Alors Schamsennahar se tourna vers son ami Ali ben-Bekar et lui dit : « Ô mon maître, je ne doute plus de ton amitié, bien que la mienne dépasse en violence tous les sentiments que tu pourras éprouver pour moi. Mais, hélas ! quelle destinée est la mienne d’être attachée à ce palais et de ne pouvoir donner libre cours à ma tendresse ! » Et Ali ben-Bekar répondit : « Ô ma maîtresse, en vérité ton amour m’a tellement pénétré qu’il s’est combiné à mon âme et en a fait partie si complètement que, même après ma mort, mon âme le conservera essentiellement à elle uni ! Ah ! que nous sommes malheureux de ne pouvoir nous librement aimer ! » Et, ces paroles achevées, les larmes inondèrent comme une pluie les joues du prince Ali et, par sympathie, celles de Schamsennahar.
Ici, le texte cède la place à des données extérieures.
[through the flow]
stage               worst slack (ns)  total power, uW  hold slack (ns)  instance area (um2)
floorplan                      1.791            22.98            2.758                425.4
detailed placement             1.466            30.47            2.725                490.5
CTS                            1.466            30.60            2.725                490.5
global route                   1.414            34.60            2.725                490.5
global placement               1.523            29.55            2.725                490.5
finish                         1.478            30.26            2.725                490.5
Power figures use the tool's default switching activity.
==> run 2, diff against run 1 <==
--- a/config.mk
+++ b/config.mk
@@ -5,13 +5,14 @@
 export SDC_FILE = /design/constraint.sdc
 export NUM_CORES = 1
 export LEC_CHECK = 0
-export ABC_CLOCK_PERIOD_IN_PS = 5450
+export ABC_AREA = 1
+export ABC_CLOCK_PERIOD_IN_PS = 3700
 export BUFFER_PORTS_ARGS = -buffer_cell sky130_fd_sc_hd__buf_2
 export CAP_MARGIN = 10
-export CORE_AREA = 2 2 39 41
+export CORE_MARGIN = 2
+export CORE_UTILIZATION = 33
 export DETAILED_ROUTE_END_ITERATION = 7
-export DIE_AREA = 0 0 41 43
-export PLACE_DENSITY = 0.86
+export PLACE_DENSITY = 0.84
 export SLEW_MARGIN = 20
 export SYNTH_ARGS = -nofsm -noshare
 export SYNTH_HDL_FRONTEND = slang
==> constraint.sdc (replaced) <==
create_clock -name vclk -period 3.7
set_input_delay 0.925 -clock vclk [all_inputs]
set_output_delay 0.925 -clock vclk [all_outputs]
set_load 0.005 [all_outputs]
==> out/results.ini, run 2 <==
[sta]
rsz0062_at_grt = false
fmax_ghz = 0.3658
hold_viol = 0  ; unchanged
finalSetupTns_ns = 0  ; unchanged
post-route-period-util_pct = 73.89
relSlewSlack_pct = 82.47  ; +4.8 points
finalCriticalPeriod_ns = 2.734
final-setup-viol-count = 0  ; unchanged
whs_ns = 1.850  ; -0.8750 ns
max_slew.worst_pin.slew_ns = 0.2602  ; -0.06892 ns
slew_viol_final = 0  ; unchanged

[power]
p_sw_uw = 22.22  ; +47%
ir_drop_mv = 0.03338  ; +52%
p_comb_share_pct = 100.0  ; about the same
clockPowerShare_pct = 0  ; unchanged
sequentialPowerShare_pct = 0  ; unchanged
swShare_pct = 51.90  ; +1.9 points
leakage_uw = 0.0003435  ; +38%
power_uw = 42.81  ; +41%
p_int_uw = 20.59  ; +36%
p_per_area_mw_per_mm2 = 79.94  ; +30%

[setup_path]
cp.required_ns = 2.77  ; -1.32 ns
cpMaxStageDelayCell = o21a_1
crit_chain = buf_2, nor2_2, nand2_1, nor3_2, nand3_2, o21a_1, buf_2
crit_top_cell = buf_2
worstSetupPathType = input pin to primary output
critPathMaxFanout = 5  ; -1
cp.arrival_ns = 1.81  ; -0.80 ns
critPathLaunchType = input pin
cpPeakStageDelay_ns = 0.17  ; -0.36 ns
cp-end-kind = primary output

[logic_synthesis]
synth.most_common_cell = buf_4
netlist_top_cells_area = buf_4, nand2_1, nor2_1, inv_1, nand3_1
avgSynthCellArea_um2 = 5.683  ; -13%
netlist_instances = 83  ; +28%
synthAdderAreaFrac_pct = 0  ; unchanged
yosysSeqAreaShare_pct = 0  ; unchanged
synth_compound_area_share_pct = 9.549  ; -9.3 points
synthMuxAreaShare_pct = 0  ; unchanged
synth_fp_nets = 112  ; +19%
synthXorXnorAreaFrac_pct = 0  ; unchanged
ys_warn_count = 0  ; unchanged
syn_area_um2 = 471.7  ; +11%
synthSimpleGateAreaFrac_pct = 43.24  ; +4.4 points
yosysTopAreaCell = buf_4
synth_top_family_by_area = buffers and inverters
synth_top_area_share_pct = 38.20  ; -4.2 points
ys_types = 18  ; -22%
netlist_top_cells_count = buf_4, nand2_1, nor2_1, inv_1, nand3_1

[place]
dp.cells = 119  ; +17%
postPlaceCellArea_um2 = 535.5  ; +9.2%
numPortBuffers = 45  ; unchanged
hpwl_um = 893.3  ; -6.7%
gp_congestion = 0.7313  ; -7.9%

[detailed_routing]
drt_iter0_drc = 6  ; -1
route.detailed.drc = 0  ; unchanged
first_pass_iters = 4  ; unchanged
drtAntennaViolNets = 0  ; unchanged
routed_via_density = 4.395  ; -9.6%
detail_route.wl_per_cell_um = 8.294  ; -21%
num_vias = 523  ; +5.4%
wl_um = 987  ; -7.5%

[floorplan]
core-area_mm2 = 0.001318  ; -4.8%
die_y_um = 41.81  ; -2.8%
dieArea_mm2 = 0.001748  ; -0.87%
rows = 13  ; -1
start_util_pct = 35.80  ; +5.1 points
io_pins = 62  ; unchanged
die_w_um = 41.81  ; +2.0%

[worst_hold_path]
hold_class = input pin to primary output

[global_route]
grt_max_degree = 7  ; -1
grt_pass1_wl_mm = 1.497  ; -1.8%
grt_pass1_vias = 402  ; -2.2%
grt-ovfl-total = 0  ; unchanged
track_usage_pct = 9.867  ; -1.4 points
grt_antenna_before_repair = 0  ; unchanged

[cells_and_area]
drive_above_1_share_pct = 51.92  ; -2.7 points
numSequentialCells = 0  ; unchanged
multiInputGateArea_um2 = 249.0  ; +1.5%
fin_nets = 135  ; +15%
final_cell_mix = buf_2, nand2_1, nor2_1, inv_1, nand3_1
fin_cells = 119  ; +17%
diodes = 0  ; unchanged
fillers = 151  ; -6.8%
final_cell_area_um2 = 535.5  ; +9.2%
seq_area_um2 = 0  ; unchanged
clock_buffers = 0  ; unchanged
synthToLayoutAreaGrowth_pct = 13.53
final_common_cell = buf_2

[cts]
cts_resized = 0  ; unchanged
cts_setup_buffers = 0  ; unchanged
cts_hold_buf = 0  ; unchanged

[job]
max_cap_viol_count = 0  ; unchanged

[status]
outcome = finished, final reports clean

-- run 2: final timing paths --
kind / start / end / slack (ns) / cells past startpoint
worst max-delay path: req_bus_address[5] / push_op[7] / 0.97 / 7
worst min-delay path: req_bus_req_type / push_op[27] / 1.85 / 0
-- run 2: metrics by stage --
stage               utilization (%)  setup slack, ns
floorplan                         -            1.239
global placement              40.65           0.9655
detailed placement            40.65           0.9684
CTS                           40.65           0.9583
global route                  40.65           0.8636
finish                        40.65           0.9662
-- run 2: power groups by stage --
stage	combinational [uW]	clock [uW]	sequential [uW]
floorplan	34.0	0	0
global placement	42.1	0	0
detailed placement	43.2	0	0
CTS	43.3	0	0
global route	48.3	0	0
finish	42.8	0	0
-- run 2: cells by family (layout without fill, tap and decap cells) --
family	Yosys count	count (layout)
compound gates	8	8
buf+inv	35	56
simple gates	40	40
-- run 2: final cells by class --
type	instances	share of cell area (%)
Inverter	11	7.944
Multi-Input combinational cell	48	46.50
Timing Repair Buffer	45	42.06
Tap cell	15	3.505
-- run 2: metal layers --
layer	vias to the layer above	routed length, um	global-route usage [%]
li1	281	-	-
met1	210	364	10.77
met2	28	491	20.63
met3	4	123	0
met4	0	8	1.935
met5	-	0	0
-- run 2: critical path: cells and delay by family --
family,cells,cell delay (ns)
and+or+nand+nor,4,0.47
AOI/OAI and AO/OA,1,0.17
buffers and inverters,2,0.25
File: src/rtl/obpm_pkg.sv
`timescale 1ns / 1ps
`default_nettype none
package obpm_pkg;

    localparam int BOOK_DEPTH = 128;
    localparam int ADDR_W     = $clog2(BOOK_DEPTH);
    localparam int CNT_W      = $clog2(BOOK_DEPTH + 1);

    localparam logic SIDE_ASK = 1'b0;
    localparam logic SIDE_BID = 1'b1;

    typedef struct packed {
        logic [31:0] price;
        logic [31:0] qty;
        logic [15:0] stock;
    } entry_t;

    localparam int ENTRY_W = $bits(entry_t);

    typedef enum logic [2:0] {
        ST_IDLE,
        ST_SRCH,
        ST_SRCH_CMP,
        ST_SHIFT,
        ST_SHIFT_WR,
        ST_MATCH_RD,
        ST_MATCH_EX
    } state_t;

    typedef struct packed {
        logic load_item;
        logic srch_rd;
        logic srch_upd;
        logic sh_rd;
        logic sh_wr;
        logic ins_wr;
        logic m_rd;
        logic m_exec;
    } cmd_t;

    typedef struct packed {
        logic rejected;
        logic srch_done;
        logic sh_done;
        logic out_full;
    } status_t;

    // physical slot of logical index idx in a ring starting at head
    function automatic logic [ADDR_W-1:0] book_addr(input logic [ADDR_W-1:0] head,
                                                    input logic [CNT_W-1:0] idx);
        logic [CNT_W:0] sum;
        sum = (CNT_W+1)'(head) + (CNT_W+1)'(idx);
        if (sum >= (CNT_W+1)'(BOOK_DEPTH)) begin
            sum = sum - (CNT_W+1)'(BOOK_DEPTH);
        end
        return sum[ADDR_W-1:0];
    endfunction

endpackage
`default_nettype wire

File: src/rtl/obpm_ctrl.sv
`timescale 1ns / 1ps
`default_nettype none
module obpm_ctrl (
    input  wire logic              aclk,
    input  wire logic              aresetn,
    input  wire logic              s_valid,
    output logic                   s_ready,
    input  wire obpm_pkg::status_t status,
    output obpm_pkg::cmd_t         cmd
);

    obpm_pkg::state_t state_reg, state_next;

    always_ff @(posedge aclk) begin
        if (!aresetn) begin
            state_reg <= obpm_pkg::ST_IDLE;
        end else begin
            state_reg <= state_next;
        end
    end

    always_comb begin
        state_next = state_reg;
        unique case (state_reg)
            obpm_pkg::ST_IDLE: begin
                if (s_valid) state_next = obpm_pkg::ST_SRCH;
            end
            obpm_pkg::ST_SRCH: begin
                if (status.rejected)       state_next = obpm_pkg::ST_MATCH_RD;
                else if (status.srch_done) state_next = obpm_pkg::ST_SHIFT;
                else                       state_next = obpm_pkg::ST_SRCH_CMP;
            end
            obpm_pkg::ST_SRCH_CMP: state_next = obpm_pkg::ST_SRCH;
            obpm_pkg::ST_SHIFT: begin
                if (status.sh_done) state_next = obpm_pkg::ST_MATCH_RD;
                else                state_next = obpm_pkg::ST_SHIFT_WR;
            end
            obpm_pkg::ST_SHIFT_WR: state_next = obpm_pkg::ST_SHIFT;
            obpm_pkg::ST_MATCH_RD: state_next = obpm_pkg::ST_MATCH_EX;
            obpm_pkg::ST_MATCH_EX: begin
                if (!status.out_full) state_next = obpm_pkg::ST_IDLE;
            end
            default: state_next = obpm_pkg::ST_IDLE;
        endcase
    end

    always_comb begin
        cmd     = '0;
        s_ready = 1'b0;
        unique case (state_reg)
            obpm_pkg::ST_IDLE: begin
                s_ready       = 1'b1;
                cmd.load_item = s_valid;
            end
            obpm_pkg::ST_SRCH: begin
                cmd.srch_rd = !status.rejected && !status.srch_done;
            end
            obpm_pkg::ST_SRCH_CMP: cmd.srch_upd = 1'b1;
            obpm_pkg::ST_SHIFT: begin
                cmd.ins_wr = status.sh_done;
                cmd.sh_rd  = !status.sh_done;
            end
            obpm_pkg::ST_SHIFT_WR: cmd.sh_wr = 1'b1;
            obpm_pkg::ST_MATCH_RD: cmd.m_rd = 1'b1;
            obpm_pkg::ST_MATCH_EX: cmd.m_exec = !status.out_full;
            default: cmd = '0;
        endcase
    end

endmodule
`default_nettype wire
### config.mk
export PLATFORM = sky130hd
export DESIGN_NAME = dns_a_record_response_parser
export DESIGN_NICKNAME = d
export VERILOG_FILES = /design/src/design/dnsp_pkg.sv /design/src/design/dnsp_parser.sv /design/src/design/dnsp_out_buf.sv /design/src/design/dns_a_record_response_parser.sv
export SDC_FILE = /design/constraint.sdc
export NUM_CORES = 1
export LEC_CHECK = 0
export BUFFER_PORTS_ARGS = -buffer_cell sky130_fd_sc_hd__buf_4
export CORE_MARGIN = 10
export CORE_UTILIZATION = 45
export CTS_BUF_LIST = sky130_fd_sc_hd__clkbuf_16
export CTS_CLUSTER_SIZE = 25
export DETAILED_ROUTE_END_ITERATION = 10
export GPL_TIMING_DRIVEN = 0
export PLACE_DENSITY = 0.6
export SLEW_MARGIN = 5
export SYNTH_ARGS = -nofsm -noshare
export SYNTH_HDL_FRONTEND = slang
export SYNTH_HIERARCHICAL = 1
export SYNTH_SLANG_ARGS = --single-unit
### constraint.sdc
create_clock -name aclk -period 8.8 [get_ports aclk]
set_clock_uncertainty 0.1 [all_clocks]
set_input_delay 0.88 -clock aclk [delete_from_list [all_inputs] [get_ports aclk]]
set_output_delay 0.88 -clock aclk [all_outputs]
set_load 0.05 [all_outputs]
`config.mk`:
```
export PLATFORM = sky130hd
export DESIGN_NAME = tsms_div
export DESIGN_NICKNAME = d
export VERILOG_FILES = /design/src/rtl/core/tsms_pkg.sv /design/src/rtl/core/tsms_div.sv
export SDC_FILE = /design/constraint.sdc
export NUM_CORES = 2
export LEC_CHECK = 0
export BUFFER_PORTS_ARGS = -buffer_cell sky130_fd_sc_hd__buf_2
export CAP_MARGIN = 40
export CORE_MARGIN = 5
export CORE_UTILIZATION = 45
export CTS_CLUSTER_DIAMETER = 200
export DETAILED_ROUTE_END_ITERATION = 12
export GPL_TIMING_DRIVEN = 0
export PLACE_DENSITY = 0.61
export SYNTH_ARGS = -nofsm -noshare
export SYNTH_HDL_FRONTEND = slang
export SYNTH_SLANG_ARGS = --single-unit
```
`constraint.sdc`:
```
create_clock -name clk -period 4.6 [get_ports clk]
set_input_delay 0.23 -clock clk [delete_from_list [all_inputs] [get_ports clk]]
set_output_delay 0.23 -clock clk [all_outputs]
set_load 0.05 [all_outputs]
```
`src/rtl/core/tsms_pkg.sv`:
```
package tsms_pkg;

	localparam int COORD_W   = 21;
	localparam int FRAC_BITS = 10;
	localparam int LEN_W     = 20;
	localparam int EPS_W     = 30;
	localparam int VEC_W     = 3 * COORD_W;
	localparam int OP_W      = 2;

	localparam logic [EPS_W-1:0] EPS_RESET = EPS_W'(1074);

	localparam logic [OP_W-1:0] OP_NORMAL = 2'd0;
	localparam logic [OP_W-1:0] OP_ENDS   = 2'd1;
	localparam logic [OP_W-1:0] OP_UV     = 2'd2;
	localparam logic [OP_W-1:0] OP_UVW    = 2'd3;

	// vector scaling
	localparam int DIF_W     = COORD_W + 1;
	localparam int MAG_W     = 2 * COORD_W + 1;
	localparam int SC_W      = 22;
	localparam int SH_W      = $clog2(MAG_W - SC_W + 1);
	localparam int SQ_W      = 2 * SC_W;
	localparam int SUM_W     = SQ_W + 2;
	localparam int SQ_SHIFT  = 18;
	localparam int SQ_X_W    = SUM_W + SQ_SHIFT;
	localparam int ROOT_W    = SQ_X_W / 2;
	localparam int SQRT_LAT  = ROOT_W;
	localparam int NUM_SHIFT = 9;
	localparam int NUM_W     = SC_W + LEN_W;

	// inversion
	localparam int CF_W   = 2 * COORD_W + 1;
	localparam int LO_W   = CF_W - COORD_W;
	localparam int DET_W  = 3 * COORD_W + 1;
	localparam int INV_NW = 2 * COORD_W + FRAC_BITS;
	localparam int SCL_NW = NUM_W + NUM_SHIFT;

	// divider widths, common to the scaling and inversion dividers
	localparam int DIV_NW  = (INV_NW > SCL_NW) ? INV_NW : SCL_NW;
	localparam int DIV_DW  = (DET_W - 1 > ROOT_W) ? DET_W - 1 : ROOT_W;
	localparam int QUO_W   = COORD_W + 1;
	localparam int DIV_LAT = QUO_W + 2;

	typedef logic signed [COORD_W-1:0] coord_t;

	typedef struct packed {
		logic [OP_W-1:0]  op;
		logic [VEC_W-1:0] origin_xyz;
		logic [VEC_W-1:0] first_xyz;
		logic [VEC_W-1:0] second_xyz;
		logic [VEC_W-1:0] third_xyz;
		logic [LEN_W-1:0] len_u;
		logic [LEN_W-1:0] len_v;
	} in_word_t;

	typedef struct packed {
		logic [VEC_W-1:0] row_zero;
		logic [VEC_W-1:0] row_one;
		logic [VEC_W-1:0] row_two;
		logic [VEC_W-1:0] origin_out;
		logic             singular;
	} out_word_t;

	function automatic coord_t comp(input logic [VEC_W-1:0] p, input int unsigned i);
		return coord_t'(p[i*COORD_W +: COORD_W]);
	endfunction

endpackage

```
`src/rtl/core/tsms_div.sv`:
```
module tsms_div (
	input  logic                        clk,
	input  logic                        en,
	input  logic [tsms_pkg::DIV_NW-1:0] num,
	input  logic [tsms_pkg::DIV_DW-1:0] den,
	input  logic                        neg,
	output tsms_pkg::coord_t            quo
);
	import tsms_pkg::*;

	localparam int CW = DIV_DW + QUO_W + 1;
	localparam logic [QUO_W:0] HALF = (QUO_W + 1)'(1) << (COORD_W - 1);

	logic [DIV_NW-1:0] n_s0;
	logic [DIV_DW-1:0] d_s0;
	logic              neg_s0, ovf_s0;

	logic [DIV_NW-1:0] r_s   [QUO_W];
	logic [QUO_W-1:0]  q_s   [QUO_W];
	logic [DIV_DW-1:0] d_s   [QUO_W];
	logic              neg_s [QUO_W];
	logic              ovf_s [QUO_W];

	logic [QUO_W:0]    qr;
	logic              up;
	coord_t            q_out_s;

	always_ff @(posedge clk) begin
		if (en) begin
			n_s0   <= num;
			d_s0   <= den;
			neg_s0 <= neg;
			ovf_s0 <= CW'(num) >= (CW'(den) << QUO_W);
		end
	end

	// restoring division, one quotient bit per stage, high bit first
	for (genvar k = 0; k < QUO_W; k++) begin : g_step
		localparam int B = QUO_W - 1 - k;
		logic [DIV_NW-1:0] r_in;
		logic [QUO_W-1:0]  q_in;
		logic [DIV_DW-1:0] d_in;
		logic              neg_in, ovf_in, ge;
		logic [CW-1:0]     dsh;

		if (k == 0) begin : g_first
			assign r_in   = n_s0;
			assign q_in   = '0;
			assign d_in   = d_s0;
			assign neg_in = neg_s0;
			assign ovf_in = ovf_s0;
		end else begin : g_next
			assign r_in   = r_s[k-1];
			assign q_in   = q_s[k-1];
			assign d_in   = d_s[k-1];
			assign neg_in = neg_s[k-1];
			assign ovf_in = ovf_s[k-1];
		end

		assign dsh = CW'(d_in) << B;
		assign ge  = CW'(r_in) >= dsh;

		always_ff @(posedge clk) begin
			if (en) begin
				r_s[k]   <= ge ? r_in - dsh[DIV_NW-1:0] : r_in;
				q_s[k]   <= {q_in[QUO_W-2:0], ge};
				d_s[k]   <= d_in;
				neg_s[k] <= neg_in;
				ovf_s[k] <= ovf_in;
			end
		end
	end

	// round half up on magnitude, then sign and saturate
	always_comb begin
		up = (CW'(r_s[QUO_W-1]) << 1) >= CW'(d_s[QUO_W-1]);
		qr = (QUO_W + 1)'(q_s[QUO_W-1]) + (QUO_W + 1)'(up);
	end

	always_ff @(posedge clk) begin
		if (en) begin
			if (neg_s[QUO_W-1]) begin
				if (ovf_s[QUO_W-1] || qr > HALF) q_out_s <= coord_t'(-HALF);
				else q_out_s <= coord_t'(-qr);
			end else begin
				if (ovf_s[QUO_W-1] || qr > HALF - 1'b1) q_out_s <= coord_t'(HALF - 1'b1);
				else q_out_s <= coord_t'(qr);
			end
		end
	end

	assign quo = q_out_s;

endmodule

```
==> metrics.txt <==
status=finished, violations left; violated checks=setup timing; Fin Setup TNS=-15.18 ns; worst r2r src=r_s[2][260]; # port buffers=138; grt total ovfl=0; most frequent cells in the layout=2965 x edfxtp_1, 1217 x inv_1, 1079 x nand2_1, 997 x o21ai_0, 992 x ha_1; Sw Ratio=25.37%; Psw=17390 uW; Tmin final=5.411 ns; Clock Power Share=39.1%; DRC=0; CP max stage delay=0.37 ns; clk buf depth=4; largest family of logic cells by synthesized area=compound AO/OA/AOI/OAI gates; Worst Max-Slew Pin Slew=1.094 ns; area grow syn2layout=14.86%; maximum clock frequency=184.8 MHz; Die Ht=594.9 um; XOR/XNOR share of the synthesized area=4.773%; total power=68560 uW; CP max stage cell=edfxtp_1; largest net degree at the start of global routing=187; Post-Route WL=372800 um; relative slew slack=27.04%; Hold Path Class=input pin to flip-flop; most common cell after layout, fill and taps aside=edfxtp_1; launching element of the worst setup path=r_s[2][260]; Vias/cell=5.319; core area=340300 um2; ANT nets after route=0; antenna violations before repair=3; synth unique cells=99; Critical Path Source Type=flip-flop; YS warnings=0; post-synthesis sequential area ratio=57.83%; Final Setup Violations=21; drt pass-1 iters=6; predominant post-synthesis flop cell=edfxtp_1; Die ar.=353900 um2; Layout Skew=0.05793 ns; Cell Rows=214; via count=98890; WP data required=5.35 ns; share of cells above drive strength 1=9.997%; Post-Syn Area per Cell=11.89 um2; r2r worst-path depth=28; Adder-Cell Fraction of Synth Area=8.413%; Worst VDD drop=340.0 uV; clock latency at the later pin of the worst-skew pair=0.98 ns; pre-CTS setup slack=-2.478 ns; Sequential Power Share=47.3%; first-pass GRT wire length=575700 um; combinational share of power=13.6%; Initial Util=45.24%; wire per inst=20.05 um; static leakage power=0.07148 uW; clock buffer count from CTS=337; Worst Setup Slack, final=-0.8108 ns; Post-synth EDFFs=2965; Synth Area in Compound Gates=13.40%; Pint=51170 uW; DR iter-0 viols=5200; post-synthesis mux area share=2.364%; reg-to-reg endpoint=quo[6]; vias in the first global route=104200; Critical Path Sink=quo[6]; critical path type=flip-flop to flip-flop; CTS clock-pin slew for the worst setup and hold paths=0.06 ns; reg2reg setup slack=-0.81 ns; PD cells=387.7 nW/um2; nets@finish=14930; syn nets=14090; RSZ-0062 raised after global routing=true; io pins=139; crit path DAT=6.16 ns; GP Congestion=0.9514; Period Utilization, post-route=117.6%; Die X=594.9 um; worst-path fanout max=9; CTS Sinks=2965; Root Driver=clkbuf_16; FFs w/ async S/R, synth=0%; H-tree levels=5; Pins Over Slew Limit=0; Syn Inst Count=12950; Final Hold Vio Count=0; post-synthesis simple-gate area fraction=9.357%; Post-DP HPWL=285800 um; max_cap viols=0; overall routing resource usage=20.73%; Seq cells post-synth=2965; Crit. End Element=flip-flop; Syn Std Cell Area=154000 um2; CTS tree=done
Mais Abalhassan s’approcha d’eux discrètement et leur dit : « Par Allah ! je ne comprends rien à vos pleurs, alors que vous êtes ensemble ! Que serait-ce donc si vous étiez séparés ? Vraiment ce n’est point le moment de vous attrister, mais de vous épanouir, et de passer le temps dans l’agrément et la joie ! »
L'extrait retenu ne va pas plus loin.